The study began with a collaboration among the two lead authors - Harrison Brand, PhD, a research fellow in Talkowski's lab, who sequenced and analyzed the genomes of patients with arhinia, and Natalie Shaw, MD, then with the MGH Reproductive Endocrine Unit and now at the National Institute for Environmental Health Science, who was investigating the lack of reproductive development in a few patients with arhinia. They reached out to clinicians worldwide to identify patients with arhinia - before this study only 80 cases had been reported during the past century - and gathered samples for genetic sequencing.

The MGH investigators screened the genomes of 40 individuals with arhinia and 55 family members, from a total of 38 families, revealing rare single-nucleotide mutations within the SMCHD1 gene in 84 percent of affected individuals. SMCHD1 codes for a protein that regulates the expression of other genes and had previously been shown to contribute to FSHD2 (fascioscapulohumeral 2), a condition characterized by muscle weakness affecting the face, shoulders and upper arms.

Prior to this study, no individual had been reported with both ahrinia and FSHD2. But evidence from two of the families in the current study suggests that such individuals do exist. As an example, in one family a child with ahrinia had inherited an SMCHD1 mutation from his father, who did not have arhinia but was later found to have symptoms suggestive of FSHD2.

This initial gene discovery led to a series of complementary experiments by collaborators seeking to understand how these SMCHD1 mutations may cause arhinia. Investigators at Duke University, led by Erica Davis, PhD, a co-senior author of the report, blocked the gene's expression in zebrafish, which resulted in abnormal facial cartilage, smaller eyes and structural abnormalities of neurons involved in the development of reproductive organs. A team led by co-senior author David Fitzpatrick, BMBS, at the University of Edinburgh did not find any effects of SMCHD1 mutations in mice, and Talkowski notes that this may reflect the involvement of several mutations in arhinia - similar to the way SMCHD1 mutations contribute to FSHD2 - and that many factors can alter how the conditions are manifested. To explore this question, Peter Jones, PhD, and his team - then at the University of Massachusetts and now at University of Nevada, Reno - investigated in arhinia patients patterns of methylation - which can suppress transcription of a DNA segment - at a region of the genome known to be altered in FSHD2, revealing that the arhinia patients often had identical methylation changes in the same region.

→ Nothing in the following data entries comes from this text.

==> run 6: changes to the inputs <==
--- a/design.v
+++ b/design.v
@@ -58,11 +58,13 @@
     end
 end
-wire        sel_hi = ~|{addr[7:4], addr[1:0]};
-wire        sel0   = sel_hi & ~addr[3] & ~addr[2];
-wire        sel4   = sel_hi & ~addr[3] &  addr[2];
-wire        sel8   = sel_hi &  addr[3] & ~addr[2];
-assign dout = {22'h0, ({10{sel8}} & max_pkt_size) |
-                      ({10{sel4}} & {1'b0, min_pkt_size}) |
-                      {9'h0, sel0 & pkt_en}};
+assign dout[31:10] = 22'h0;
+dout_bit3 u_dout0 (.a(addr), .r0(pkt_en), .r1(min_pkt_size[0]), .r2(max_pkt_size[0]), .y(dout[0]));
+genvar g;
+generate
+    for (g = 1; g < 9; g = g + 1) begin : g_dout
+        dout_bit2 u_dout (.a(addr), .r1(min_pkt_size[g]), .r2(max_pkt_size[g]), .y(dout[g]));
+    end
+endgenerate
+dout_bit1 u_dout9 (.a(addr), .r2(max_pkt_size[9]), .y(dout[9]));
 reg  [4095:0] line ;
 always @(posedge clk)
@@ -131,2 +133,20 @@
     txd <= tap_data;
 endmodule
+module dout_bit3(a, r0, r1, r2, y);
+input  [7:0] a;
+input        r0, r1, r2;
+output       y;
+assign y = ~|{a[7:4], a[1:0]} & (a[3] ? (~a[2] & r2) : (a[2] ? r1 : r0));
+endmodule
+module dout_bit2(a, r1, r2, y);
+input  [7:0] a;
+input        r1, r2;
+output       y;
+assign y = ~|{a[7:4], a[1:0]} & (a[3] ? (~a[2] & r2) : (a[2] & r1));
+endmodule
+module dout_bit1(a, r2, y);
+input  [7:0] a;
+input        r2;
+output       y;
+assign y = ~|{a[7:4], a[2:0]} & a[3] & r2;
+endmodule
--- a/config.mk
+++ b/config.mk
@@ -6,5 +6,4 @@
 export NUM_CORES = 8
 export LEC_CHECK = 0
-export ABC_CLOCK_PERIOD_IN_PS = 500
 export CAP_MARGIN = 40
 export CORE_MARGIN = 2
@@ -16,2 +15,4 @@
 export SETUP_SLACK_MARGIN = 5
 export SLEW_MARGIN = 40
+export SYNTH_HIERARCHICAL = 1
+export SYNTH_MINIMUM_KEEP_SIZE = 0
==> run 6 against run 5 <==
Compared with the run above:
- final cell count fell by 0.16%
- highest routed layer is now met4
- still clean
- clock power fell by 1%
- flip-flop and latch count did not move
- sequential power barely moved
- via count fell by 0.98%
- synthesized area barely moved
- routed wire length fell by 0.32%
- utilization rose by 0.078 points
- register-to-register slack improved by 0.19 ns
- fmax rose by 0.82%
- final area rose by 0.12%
What follows belongs to an exercise in optimizing a design on an open flow for small area; a production flow would make more cautious choices. Function was checked by simulation only, so behaviour that the tests miss may differ from the original.

===== config.mk =====
export PLATFORM = sky130hd
export DESIGN_NAME = neuron07
export DESIGN_NICKNAME = neuron07
export VERILOG_FILES = /design/flow/design.v
export SDC_FILE = /design/flow/constraint.sdc
export NUM_CORES = 4
export LEC_CHECK = 0
export CAP_MARGIN = 20
export CORE_MARGIN = 2
export CORE_UTILIZATION = 40
export PLACE_DENSITY = 0.6
export SLEW_MARGIN = 20

===== constraint.sdc =====
create_clock -name core_clock -period 8.0 [get_ports {i_clk}]
set_input_delay 1.6000 -clock core_clock [delete_from_list [all_inputs] [get_ports {i_clk}]]
set_output_delay 1.6000 -clock core_clock [all_outputs]
set_load 0.01 [all_outputs]

===== design.v =====
`timescale 1us / 100ns
module neuron07#(
	parameter   DATA_LENGTH				= 32,
	parameter	TAU_BUF					= 32,
	parameter	TAU_INT					= 1024,
	parameter	MAX_THRESHOLD_VOLTAGE	= 32'd4080218931,
	parameter	MIN_THRESHOLD_VOLTAGE	= 32'd3650722202,
	parameter	THRESHOLD_CONTRIBUTION	= 32'd128849019,
	parameter	TAU_THR					= 1024,
	parameter	MAX_RESTING_VOLTAGE		= 32'd644245094,
	parameter	MIN_RESTING_VOLTAGE		= 32'd214748365,
	parameter	RESTING_CONTRIBUTION	= 32'd171798692,
	parameter	TAU_RST					= 1024,
	parameter	CLK_COUNT				= 500)(
    input							i_clk,
    input							i_rst,
    input		[DATA_LENGTH-1:0]	i_spike,
    output reg						o_spike,
	output  	[DATA_LENGTH-1:0]	o_internal_state,
	output  	[DATA_LENGTH-1:0]	o_rst_vol, 
	output  	[DATA_LENGTH-1:0]	o_thr_vol
    );
	reg			[DATA_LENGTH-1:0]	r_input_buffer;  
	reg			[DATA_LENGTH-1:0]	r_input_spike;  
	reg			[DATA_LENGTH-1:0]	r_refractory_counter;
	reg			[DATA_LENGTH-1:0]	r_int_vol;	 
	reg			[DATA_LENGTH-1:0]	r_rst_vol;	 
    reg			[DATA_LENGTH-1:0]	r_thr_vol;	 
	assign o_internal_state = r_int_vol; 
	assign o_rst_vol = r_rst_vol; 
	assign o_thr_vol = r_thr_vol; 
	always@( posedge i_clk ) begin	 
		if( i_rst == 1 ) begin
			o_spike <= 0;
		end else begin
			if( r_int_vol < r_thr_vol ) begin
				o_spike <= 0;
			end else begin
				o_spike <= 1;
			end
		end
	end
	always@( posedge i_clk ) begin	 
		if( i_rst == 1 ) begin
			r_input_buffer <= 0;
		end else begin
			if( r_refractory_counter == 0 ) begin
				r_input_buffer <= r_input_buffer + i_spike - r_input_buffer/TAU_BUF;	
			end else begin
				r_input_buffer <= 0;
			end
		end
	end
	always@( posedge i_clk ) begin	 
		if( i_rst == 1 ) begin
			r_input_spike <= 0;
			r_refractory_counter <= 0;
		end else begin
			if( r_int_vol < r_thr_vol ) begin
				if( r_refractory_counter == 0 ) begin
					r_input_spike <= r_input_buffer/TAU_BUF;
				end else begin
					r_input_spike <= 0;
					r_refractory_counter <= r_refractory_counter - 1;
				end
			end else begin
				r_input_spike <= 0;
				r_refractory_counter <= CLK_COUNT;  
			end
		end
	end
    always@( posedge i_clk ) begin	 
		if( i_rst == 1 ) begin
			r_int_vol <= r_rst_vol;
		end else begin
			if( r_int_vol < r_thr_vol ) begin
				if( r_int_vol <= r_rst_vol ) begin
					r_int_vol <= r_int_vol + (r_rst_vol - r_int_vol)/TAU_RST + r_input_spike;
				end else begin
					r_int_vol <= r_int_vol - (r_int_vol-r_rst_vol)/TAU_RST + r_input_spike;
				end
			end else begin
				r_int_vol <= r_rst_vol - RESTING_CONTRIBUTION + (MAX_RESTING_VOLTAGE - r_rst_vol)/TAU_RST;
			end
		end
	end
	always@( posedge i_clk ) begin	 
		if( i_rst == 1 ) begin
			r_rst_vol <= MAX_RESTING_VOLTAGE;
		end else begin
			if( r_rst_vol >= MAX_RESTING_VOLTAGE ) begin
				if( r_int_vol < r_thr_vol ) begin
					r_rst_vol <= MAX_RESTING_VOLTAGE; 
				end else begin
					r_rst_vol <= MAX_RESTING_VOLTAGE - RESTING_CONTRIBUTION; 
				end
			end else if( r_rst_vol < MIN_RESTING_VOLTAGE ) begin
				r_rst_vol <= MIN_THRESHOLD_VOLTAGE;
			end else begin
				if( r_int_vol < r_thr_vol ) begin
					r_rst_vol <= r_rst_vol + (MAX_RESTING_VOLTAGE - r_rst_vol)/TAU_RST;
				end else begin
					r_rst_vol <= r_rst_vol - RESTING_CONTRIBUTION + (MAX_RESTING_VOLTAGE - r_rst_vol)/TAU_RST;
				end
			end
		end
	end
	always@( posedge i_clk ) begin	 
		if( i_rst == 1 ) begin
			r_thr_vol <= MIN_THRESHOLD_VOLTAGE;
		end else begin
			if( r_thr_vol > MAX_THRESHOLD_VOLTAGE ) begin
				r_thr_vol <= MAX_THRESHOLD_VOLTAGE;
			end else if( r_thr_vol <= MIN_THRESHOLD_VOLTAGE ) begin
				if( r_int_vol < r_thr_vol ) begin
					r_thr_vol <= MIN_THRESHOLD_VOLTAGE;
				end else begin
					r_thr_vol <= MIN_THRESHOLD_VOLTAGE + THRESHOLD_CONTRIBUTION;
				end
			end else begin
				if( r_int_vol < r_thr_vol ) begin
					r_thr_vol <= r_thr_vol - (r_thr_vol - MIN_THRESHOLD_VOLTAGE)/TAU_THR;
				end else begin
					r_thr_vol <= r_thr_vol + THRESHOLD_CONTRIBUTION - (r_thr_vol - MIN_THRESHOLD_VOLTAGE)/TAU_THR;
				end
			end
		end
	end
endmodule
This is an optimization exercise on Yosys and OpenROAD, whose aim is small area and a short achievable clock period, not a production implementation. Where RTL was checked, it was by simulation tests only, not by an equivalence proof against the original. For runs 7 to 9, only the layout was checked, not whether the RTL still works. No activity file was given, so power comes from the tool's default toggle rates.

==> flow/run.sh <==
#!/bin/bash
# The standard layout, with two changes: ABC maps the logic with flow/map.abc
# (delay-targeted mapping) and every port gets the smallest buffer cell.
set -euo pipefail
here=$(pwd)
export BUFFER_PORTS_ARGS="-buffer_cell sky130_fd_sc_hd__buf_1"
export SETUP_SLACK_MARGIN=5.5
export FLOW_ABC_SCRIPT=$here/flow/map.abc
sed "s|SYNTH_SCRIPT=[^ ]*|SYNTH_SCRIPT=$here/flow/synth.tcl|" standard.sh > flow_standard.sh
bash flow_standard.sh > standard_flow.log 2>&1
==> flow/map.abc <==
strash
dch
map -D 2500
buffer
upsize -D 2500
dnsize -D 2500
==> flow/synth.tcl <==
# The standard synthesis script, with ABC's mapping script replaced by flow/map.abc
proc synth {args} { yosys synth -nofsm -noshare {*}$args }
proc abc {args} {
  set i [lsearch -exact $args -script]
  if { $i >= 0 } { lset args [expr {$i + 1}] $::env(FLOW_ABC_SCRIPT) }
  yosys abc {*}$args
}
source $::env(SCRIPTS_DIR)/synth.tcl
# left out here: clear keep_hierarchy, flatten, clean up, hide names made inside functions, write 1_2_yosys.v
==> standard.sh <==
#!/bin/bash
# synth_recipe.tcl (not shown) runs the flow's synth.tcl, then flattens the netlist and writes it again
# the make line also repeats each setting of config.mk as NAME=value (left out here)
make -C /OpenROAD-flow-scripts/flow DESIGN_CONFIG=/design/flow/config.mk WORK_HOME=/design/flow/orfs CLKGATE_MAP_FILE= SYNTH_SCRIPT=/design/flow/synth_recipe.tcl "${@:-finish}"
==> config.mk <==
export PLATFORM = sky130hd
export DESIGN_NAME = max_pool_3x3
export DESIGN_NICKNAME = max_pool_3x3
export VERILOG_FILES = /design/flow/design.v
export SDC_FILE = /design/flow/constraint.sdc
export NUM_CORES = 4
export LEC_CHECK = 0
export CAP_MARGIN = 20
export CORE_MARGIN = 2
export CORE_UTILIZATION = 40
export CTS_BUF_LIST = sky130_fd_sc_hd__clkbuf_4
export SLEW_MARGIN = 20
==> constraint.sdc <==
create_clock -name core_clock -period 12.0 [get_ports {clk}]
set_input_delay 2.4000 -clock core_clock [delete_from_list [all_inputs] [get_ports {clk}]]
set_output_delay 2.4000 -clock core_clock [all_outputs]
set_load 0.01 [all_outputs]
==> design.v <==
module max_c #(parameter L = 5, parameter W = 1 << L) (
    input  [W-1:0] a,
    input  [W-1:0] b,
    output         gt);
    wire [2*W-2:0] g;
    wire [2*W-2:0] p;
    assign g[W-1:0] = a & ~b;
    assign p[W-1:0] = a | ~b;
    genvar l, i;
    generate
        for (l = 0; l < L; l = l + 1) begin : lvl
            localparam N   = W >> l;               
            localparam IN  = 2*W - 2*N;            
            localparam OUT = 2*W - N;              
            for (i = 0; i < N/2; i = i + 1) begin : node
                assign g[OUT+i] = g[IN+2*i+1] | (p[IN+2*i+1] & g[IN+2*i]);
                assign p[OUT+i] = p[IN+2*i+1] & p[IN+2*i];
            end
        end
    endgenerate
    assign gt = g[2*W-2];
endmodule
module max_relu (
    input  [31:0] a,
    input  [31:0] b,
    input  [31:0] c,
    output        sa,
    output        sb,
    output        sc);
    wire lab, lac, lbc;
    max_c #(5) cab ({1'b0, a[30:0]}, {1'b0, b[30:0]}, lab);
    max_c #(5) cac ({1'b0, a[30:0]}, {1'b0, c[30:0]}, lac);
    max_c #(5) cbc ({1'b0, b[30:0]}, {1'b0, c[30:0]}, lbc);
    wire ab = ~a[31] & (b[31] | lab);
    wire ac = ~a[31] & (c[31] | lac);
    wire bc = ~b[31] & (c[31] | lbc);
    assign sa = ab & ac;
    assign sb = ~ab & bc & ~b[31];
    assign sc = ~ac & ~bc & ~c[31];
endmodule
Background: an optimization exercise with open tools, aiming at small area and a short achievable clock period. Do not read the settings as production practice.
At most, simulation tests tie the RTL to the original design; equivalence was not proved.

==> tundra: inputs <==
==> flow/design.v (excerpt) <==
module DCT(clk,rst_n,ena,done,
  data_in0,data_in1,data_in2,data_in3,data_in4,data_in5,data_in6,data_in7,
  data_out0,data_out1,data_out2,data_out3,data_out4,data_out5,data_out6,data_out7);
clock: 4.5 ns
lec_check: 0
cap_margin: 20
core_margin: 2
core_utilization: 40
cts_cluster_diameter: 70
cts_cluster_size: 30
setup_slack_margin: 1.75
slew_margin: 20
synth_hierarchical: 1
synth_minimum_keep_size: 0
standard.sh (not shown) runs the stock make flow with config.mk's settings and CLKGATE_MAP_FILE= SYNTH_SCRIPT=/design/flow/synth_recipe.tcl, a recipe that flattens the netlist after the stock synthesis.
==> flow/flow/run.sh <==
#!/bin/bash
# The standard layout, with plain buf_1 cells as the input/output port buffers
# (the standard flow picks a larger delay-buffer cell for them).
set -euo pipefail
export BUFFER_PORTS_ARGS="-buffer_cell sky130_fd_sc_hd__buf_1"
bash standard.sh > standard.log 2>&1
==> yarrow (differences from tundra) <==
--- a/flow/design.v
+++ b/flow/design.v
@@ -3527,27 +3527,27 @@
   rd <= {d_g717, d_q728, d_q727, d_q726, d_q725, d_q724, d_q723, d_q722, d_q721, d_q720, d_q719, s661};
   ru <= {u_g838, u_q849, u_q848, u_q847, u_q846, u_q845, u_q844, u_q843, u_q842, u_q841, u_q840, s779};
   rv <= {v_g959, v_q970, v_q969, v_q968, v_q967, v_q966, v_q965, v_q964, v_q963, v_q962, v_q961, s900};
   ry0 <= {y0_g2125, y0_q2151, y0_q2150, y0_q2149, y0_q2148, y0_q2147, y0_q2146, y0_q2145, y0_q2144, y0_q2143, y0_q2142, y0_q2141, y0_q2140, y0_q2139, s2072, rs[0]};
   ry1 <= {y1_g1722, y1_q1748, y1_q1747, y1_q1746, y1_q1745, y1_q1744, y1_q1743, y1_q1742, y1_q1741, y1_q1740, y1_q1739, y1_q1738, y1_q1737, y1_q1736, s1663, rya1[0]};
   ry2 <= {y2_g2353, y2_q2366, y2_q2365, y2_q2364, y2_q2363, y2_q2362, y2_q2361, y2_q2360, y2_q2359, y2_q2358, y2_q2357, y2_q2356, y2_q2355, s2291, ru[0]};
-  ry3 <= {y3_g1837, ~y3_q1852, ~y3_q1851, ~y3_q1850, ~y3_q1849, ~y3_q1848, ~y3_q1847, ~y3_q1846, ~y3_q1845, ~y3_q1844, ~y3_q1843, ~y3_q1842, ~y3_q1841, ~y3_q1840, ~y3_q1839, s1750};
-  ry4 <= {y4_g2236, ~y4_q2262, ~y4_q2261, ~y4_q2260, ~y4_q2259, ~y4_q2258, ~y4_q2257, ~y4_q2256, ~y4_q2255, ~y4_q2254, ~y4_q2253, ~y4_q2252, ~y4_q2251, ~y4_q2250, s2177, rd[0]};
+  ry3 <= {y3_g1837, y3_q1852, y3_q1851, y3_q1850, y3_q1849, y3_q1848, y3_q1847, y3_q1846, y3_q1845, y3_q1844, y3_q1843, y3_q1842, y3_q1841, y3_q1840, y3_q1839, s1750};
+  ry4 <= {y4_g2236, y4_q2262, y4_q2261, y4_q2260, y4_q2259, y4_q2258, y4_q2257, y4_q2256, y4_q2255, y4_q2254, y4_q2253, y4_q2252, y4_q2251, y4_q2250, s2177, rd[0]};
   ry5 <= {y5_g1935, y5_q1950, y5_q1949, y5_q1948, y5_q1947, y5_q1946, y5_q1945, y5_q1944, y5_q1943, y5_q1942, y5_q1941, y5_q1940, y5_q1939, y5_q1938, y5_q1937, s1855};
   ry6 <= {y6_g2454, y6_q2480, y6_q2479, y6_q2478, y6_q2477, y6_q2476, y6_q2475, y6_q2474, y6_q2473, y6_q2472, y6_q2471, y6_q2470, s2408, s2372, rv[0]};
   ry7 <= {y7_g2019, y7_q2045, y7_q2044, y7_q2043, y7_q2042, y7_q2041, y7_q2040, y7_q2039, y7_q2038, y7_q2037, y7_q2036, y7_q2035, y7_q2034, y7_q2033, s1952, rya7[0]};
 end
 wire [15:0] yo0 = {~ry0[15], ry0[14], ry0[13], ry0[12], ry0[11], ry0[10], ry0[9], ry0[8], ry0[7], ry0[6], ry0[5], ry0[4], ry0[3], ry0[2], ry0[1], ry0[0]};
 assign data_out0 = {{3{yo0[15]}}, yo0};
 wire [15:0] yo1 = {~ry1[15], ry1[14], ry1[13], ry1[12], ry1[11], ry1[10], ry1[9], ry1[8], ry1[7], ry1[6], ry1[5], ry1[4], ry1[3], ry1[2], ry1[1], ~ry1[0]};
 assign data_out1 = {{3{yo1[15]}}, yo1};
 wire [15:0] yo2 = {~ry2[14], ry2[13], ry2[12], ry2[11], ry2[10], ry2[9], ry2[8], ry2[7], ry2[6], ry2[5], ry2[4], ry2[3], ry2[2], ry2[1], ry2[0], 1'b0};
 assign data_out2 = {{3{yo2[15]}}, yo2};
-wire [15:0] yo3 = {ry3[15], ry3[14], ry3[13], ry3[12], ry3[11], ry3[10], ry3[9], ry3[8], ry3[7], ry3[6], ry3[5], ry3[4], ry3[3], ry3[2], ry3[1], ry3[0]};
+wire [15:0] yo3 = {ry3[15], ~ry3[14], ~ry3[13], ~ry3[12], ~ry3[11], ~ry3[10], ~ry3[9], ~ry3[8], ~ry3[7], ~ry3[6], ~ry3[5], ~ry3[4], ~ry3[3], ~ry3[2], ~ry3[1], ry3[0]};
 assign data_out3 = {{3{yo3[15]}}, yo3};
-wire [15:0] yo4 = {ry4[15], ry4[14], ry4[13], ry4[12], ry4[11], ry4[10], ry4[9], ry4[8], ry4[7], ry4[6], ry4[5], ry4[4], ry4[3], ry4[2], ry4[1], ry4[0]};
+wire [15:0] yo4 = {ry4[15], ~ry4[14], ~ry4[13], ~ry4[12], ~ry4[11], ~ry4[10], ~ry4[9], ~ry4[8], ~ry4[7], ~ry4[6], ~ry4[5], ~ry4[4], ~ry4[3], ~ry4[2], ry4[1], ry4[0]};
 assign data_out4 = {{3{yo4[15]}}, yo4};
 wire [15:0] yo5 = {~ry5[15], ry5[14], ry5[13], ry5[12], ry5[11], ry5[10], ry5[9], ry5[8], ry5[7], ry5[6], ry5[5], ry5[4], ry5[3], ry5[2], ry5[1], ry5[0]};
 assign data_out5 = {{3{yo5[15]}}, yo5};
 wire [15:0] yo6 = {~ry6[14], ry6[13], ry6[12], ry6[11], ry6[10], ry6[9], ry6[8], ry6[7], ry6[6], ry6[5], ry6[4], ry6[3], ry6[2], ~ry6[1], ry6[0], 1'b0};
 assign data_out6 = {{3{yo6[15]}}, yo6};
 wire [15:0] yo7 = {~ry7[15], ry7[14], ry7[13], ry7[12], ry7[11], ry7[10], ry7[9], ry7[8], ry7[7], ry7[6], ry7[5], ry7[4], ry7[3], ry7[2], ry7[1], ~ry7[0]};
PLACE_DENSITY = 0.7   (was default)
==> lagoon (differences from tundra) <==
--- a/flow/design.v
+++ b/flow/design.v
@@ -3527,27 +3527,27 @@
   rd <= {d_g717, d_q728, d_q727, d_q726, d_q725, d_q724, d_q723, d_q722, d_q721, d_q720, d_q719, s661};
   ru <= {u_g838, u_q849, u_q848, u_q847, u_q846, u_q845, u_q844, u_q843, u_q842, u_q841, u_q840, s779};
   rv <= {v_g959, v_q970, v_q969, v_q968, v_q967, v_q966, v_q965, v_q964, v_q963, v_q962, v_q961, s900};
   ry0 <= {y0_g2125, y0_q2151, y0_q2150, y0_q2149, y0_q2148, y0_q2147, y0_q2146, y0_q2145, y0_q2144, y0_q2143, y0_q2142, y0_q2141, y0_q2140, y0_q2139, s2072, rs[0]};
   ry1 <= {y1_g1722, y1_q1748, y1_q1747, y1_q1746, y1_q1745, y1_q1744, y1_q1743, y1_q1742, y1_q1741, y1_q1740, y1_q1739, y1_q1738, y1_q1737, y1_q1736, s1663, rya1[0]};
   ry2 <= {y2_g2353, y2_q2366, y2_q2365, y2_q2364, y2_q2363, y2_q2362, y2_q2361, y2_q2360, y2_q2359, y2_q2358, y2_q2357, y2_q2356, y2_q2355, s2291, ru[0]};
-  ry3 <= {y3_g1837, ~y3_q1852, ~y3_q1851, ~y3_q1850, ~y3_q1849, ~y3_q1848, ~y3_q1847, ~y3_q1846, ~y3_q1845, ~y3_q1844, ~y3_q1843, ~y3_q1842, ~y3_q1841, ~y3_q1840, ~y3_q1839, s1750};
-  ry4 <= {y4_g2236, ~y4_q2262, ~y4_q2261, ~y4_q2260, ~y4_q2259, ~y4_q2258, ~y4_q2257, ~y4_q2256, ~y4_q2255, ~y4_q2254, ~y4_q2253, ~y4_q2252, ~y4_q2251, ~y4_q2250, s2177, rd[0]};
+  ry3 <= {y3_g1837, y3_q1852, y3_q1851, y3_q1850, y3_q1849, y3_q1848, y3_q1847, y3_q1846, y3_q1845, y3_q1844, y3_q1843, y3_q1842, y3_q1841, y3_q1840, y3_q1839, s1750};
+  ry4 <= {y4_g2236, y4_q2262, y4_q2261, y4_q2260, y4_q2259, y4_q2258, y4_q2257, y4_q2256, y4_q2255, y4_q2254, y4_q2253, y4_q2252, y4_q2251, y4_q2250, s2177, rd[0]};
   ry5 <= {y5_g1935, y5_q1950, y5_q1949, y5_q1948, y5_q1947, y5_q1946, y5_q1945, y5_q1944, y5_q1943, y5_q1942, y5_q1941, y5_q1940, y5_q1939, y5_q1938, y5_q1937, s1855};
   ry6 <= {y6_g2454, y6_q2480, y6_q2479, y6_q2478, y6_q2477, y6_q2476, y6_q2475, y6_q2474, y6_q2473, y6_q2472, y6_q2471, y6_q2470, s2408, s2372, rv[0]};
   ry7 <= {y7_g2019, y7_q2045, y7_q2044, y7_q2043, y7_q2042, y7_q2041, y7_q2040, y7_q2039, y7_q2038, y7_q2037, y7_q2036, y7_q2035, y7_q2034, y7_q2033, s1952, rya7[0]};
 end
 wire [15:0] yo0 = {~ry0[15], ry0[14], ry0[13], ry0[12], ry0[11], ry0[10], ry0[9], ry0[8], ry0[7], ry0[6], ry0[5], ry0[4], ry0[3], ry0[2], ry0[1], ry0[0]};
 assign data_out0 = {{3{yo0[15]}}, yo0};
 wire [15:0] yo1 = {~ry1[15], ry1[14], ry1[13], ry1[12], ry1[11], ry1[10], ry1[9], ry1[8], ry1[7], ry1[6], ry1[5], ry1[4], ry1[3], ry1[2], ry1[1], ~ry1[0]};
 assign data_out1 = {{3{yo1[15]}}, yo1};
 wire [15:0] yo2 = {~ry2[14], ry2[13], ry2[12], ry2[11], ry2[10], ry2[9], ry2[8], ry2[7], ry2[6], ry2[5], ry2[4], ry2[3], ry2[2], ry2[1], ry2[0], 1'b0};
 assign data_out2 = {{3{yo2[15]}}, yo2};
-wire [15:0] yo3 = {ry3[15], ry3[14], ry3[13], ry3[12], ry3[11], ry3[10], ry3[9], ry3[8], ry3[7], ry3[6], ry3[5], ry3[4], ry3[3], ry3[2], ry3[1], ry3[0]};
+wire [15:0] yo3 = {ry3[15], ~ry3[14], ~ry3[13], ~ry3[12], ~ry3[11], ~ry3[10], ~ry3[9], ~ry3[8], ~ry3[7], ~ry3[6], ~ry3[5], ~ry3[4], ~ry3[3], ~ry3[2], ~ry3[1], ry3[0]};
 assign data_out3 = {{3{yo3[15]}}, yo3};
-wire [15:0] yo4 = {ry4[15], ry4[14], ry4[13], ry4[12], ry4[11], ry4[10], ry4[9], ry4[8], ry4[7], ry4[6], ry4[5], ry4[4], ry4[3], ry4[2], ry4[1], ry4[0]};
+wire [15:0] yo4 = {ry4[15], ~ry4[14], ~ry4[13], ~ry4[12], ~ry4[11], ~ry4[10], ~ry4[9], ~ry4[8], ~ry4[7], ~ry4[6], ~ry4[5], ~ry4[4], ~ry4[3], ~ry4[2], ry4[1], ry4[0]};
 assign data_out4 = {{3{yo4[15]}}, yo4};
 wire [15:0] yo5 = {~ry5[15], ry5[14], ry5[13], ry5[12], ry5[11], ry5[10], ry5[9], ry5[8], ry5[7], ry5[6], ry5[5], ry5[4], ry5[3], ry5[2], ry5[1], ry5[0]};
 assign data_out5 = {{3{yo5[15]}}, yo5};
 wire [15:0] yo6 = {~ry6[14], ry6[13], ry6[12], ry6[11], ry6[10], ry6[9], ry6[8], ry6[7], ry6[6], ry6[5], ry6[4], ry6[3], ry6[2], ~ry6[1], ry6[0], 1'b0};
 assign data_out6 = {{3{yo6[15]}}, yo6};
 wire [15:0] yo7 = {~ry7[15], ry7[14], ry7[13], ry7[12], ry7[11], ry7[10], ry7[9], ry7[8], ry7[7], ry7[6], ry7[5], ry7[4], ry7[3], ry7[2], ry7[1], ~ry7[0]};
SETUP_SLACK_MARGIN = 2.0   (was 1.75)
TNS_END_PERCENT = 30   (was default)
==> summary of the runs <==
Of tundra and yarrow, yarrow has the higher maximum frequency (gap about 0.8%, measured against yarrow). Clock skew: lagoon is lower than yarrow (7.5 ps). Routed wire length, lowest first: yarrow, tundra, lagoon. Register-to-register slack, highest first: lagoon, yarrow, tundra.
No functional check of the RTL was part of tundra.

==> separate check: timing with driven ports <==
In the flow no input, the clock included, has a driving cell. The finished layouts below were timed again as built, in two steps. Step 1 sets driving cells, clkbuf_16 on the clock port and buf_2 on the other inputs (assumed; they add their load-dependent delay and slew). Step 2 times the ports against the registers' clock, not the clock port: input delays grow and output delays shrink by t, the midpoint of the rising clock arrivals with the driver on. a / b / c = ideal ports / drivers / drivers and shift; a / b = the first two.
run	t (ns)	slack for setup (ns)	worst setup path after step 2	latest minus earliest clock arrival (ns)	pins driven straight from the clock port
tundra	0.605	1.636 / 1.636 / 1.599	input to register	0.034 / 0.035	1
yarrow	0.639	1.660 / 1.660 / 1.555	input to register	0.038 / 0.038	1
lagoon	0.616	1.703 / 1.703 / 1.550	input to register	0.034 / 0.034	1
After both steps every run listed still meets setup and hold. The setup slack of lagoon, which loses most, moves by 0.000 ns with the drivers and by -0.153 ns with both steps.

"Among families having several members with SMCHD1 mutations, we observed some who did not have complete arhinia but had an abnormally small nose or lacked a sense of smell, as well as the one individual that had symptoms of FSHD2 but no craniofacial abnormalities, indicating this is not a simple genetic model," says Talkowski. "We still have a lot of questions to answer, including how these mutations interfere with craniofacial and reproductive development and why the same mutations can have such different effects in different individuals. But our findings do indicate that patients with arhinia may be at risk and should be evaluated for the potential to develop FSHD2 and that individuals with SMCHD1 may be at risk for having a child with arhinia."

An associate professor of Neurology at Harvard Medical School, Talkowski adds, "Individuals in 10 countries - clinicians, investigators, patients and family members - helped us assemble the largest group of arhinia patients every studied, encompassing 24 percent of the previously reported 80 individuals and 21 newly identified patients. And our collaborators dedicated the complementary expertise of their laboratories to provide an array of functional studies for this large consortium effort. Without their collaboration, our findings would not have been possible."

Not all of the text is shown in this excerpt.